From: Bresticker, Shalom <shalom.bresticker@intel.com>
Date: Thu Dec 09 2010 - 09:05:43 PST

Actually, no, an AND gate can output an intermediate voltage. This is called metastability.

Shalom

> -----Original Message-----
> From: Scott Cranston [mailto:cranston@cadence.com]
> Sent: Thursday, December 09, 2010 12:00 PM
> To: Bresticker, Shalom; Kevin Cameron; Arturo Salz
> Cc: sv-dc@eda.org
> Subject: RE: [sv-dc] 4-state vs 3-D
>
>
>
> In pure logic modeling, you are always in 0 or 1. For instance, an and
> gate can only output a 1 or 0. And in real hardware, an and gate will
> always output Vhi or Vlo, even if the input is sitting at some midpoint
> voltage (in which case you don't know which one however). Another way
> of saying this is that the gate will always consider the floating input
> as 0 or 1, but you cannot predict which one. Even with an X input, a
> logic operation will always put out an output value which can come
> about from the input being 0 or 1 - it won't put out some silly
> meaningless value.
>
> I know this sounds like splitting hairs but I feel it its terribly
> important to figure out what real modeling is supposed to represent
> before we can define it. The concept of X is part of this.
>
> -- Scott
>
>
>
>
>
> -----Original Message-----
> From: Bresticker, Shalom [mailto:shalom.bresticker@intel.com]
> Sent: Thursday, December 09, 2010 10:31 AM
> To: Scott Cranston; Kevin Cameron; Arturo Salz
> Cc: sv-dc@eda.org
> Subject: RE: [sv-dc] 4-state vs 3-D
>
> Scott,
>
> Even in 'classic Verilog', X is used sometimes to mean that the net may
> be in neither a 0 nor a 1 state.
> The X is an abstraction that allows you to deal with that case in
> logic-level modeling.
> Examples of how that can occur are undriven nets, or nets that are
> driven simultaneously by sources with different values.
>
> Regards,
> Shalom
>
> > What does 'X' mean in logic modeling: the net is in a 1 or 0 state,
> but
> > I don't know which.
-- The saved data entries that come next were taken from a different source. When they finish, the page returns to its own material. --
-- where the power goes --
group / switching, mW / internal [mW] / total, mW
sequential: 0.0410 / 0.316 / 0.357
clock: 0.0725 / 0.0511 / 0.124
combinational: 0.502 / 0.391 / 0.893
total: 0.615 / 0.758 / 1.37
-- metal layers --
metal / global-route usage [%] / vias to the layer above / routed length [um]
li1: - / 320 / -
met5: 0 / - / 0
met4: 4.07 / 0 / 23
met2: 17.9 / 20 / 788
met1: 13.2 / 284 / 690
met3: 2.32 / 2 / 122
[src/rtl/fp32_divider_seq_if.sv]
// Start/busy/done handshake bundle for the sequential FP32 divider.
// master drives start, A, B; slave returns busy, done, S.
interface fp32_divider_seq_if;
    logic        start;
    logic [31:0] A;
    logic [31:0] B;
    logic        busy;
    logic        done;
    logic [31:0] S;

    modport master (
        output start, A, B,
        input  busy, done, S
    );

    modport slave (
        input  start, A, B,
        output busy, done, S
    );
endinterface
Note that X does *not* necessarily mean "it is
> > floating somewhere between the two voltage levels corresponding to
> the
> > logic values" since the notion of voltage levels is an implementation
> > (hardware implementation) detail. In pure logic modeling there is 0
> or
> > 1, that's it.
> >
> > Now X's arise from two sources (in classic Verilog):
> > 1) uninitalized behavioral constructs such as registers
> > 2) nets driven with strength-modeled drivers which result in an
> > ambiguous strength or undriven strength (Z).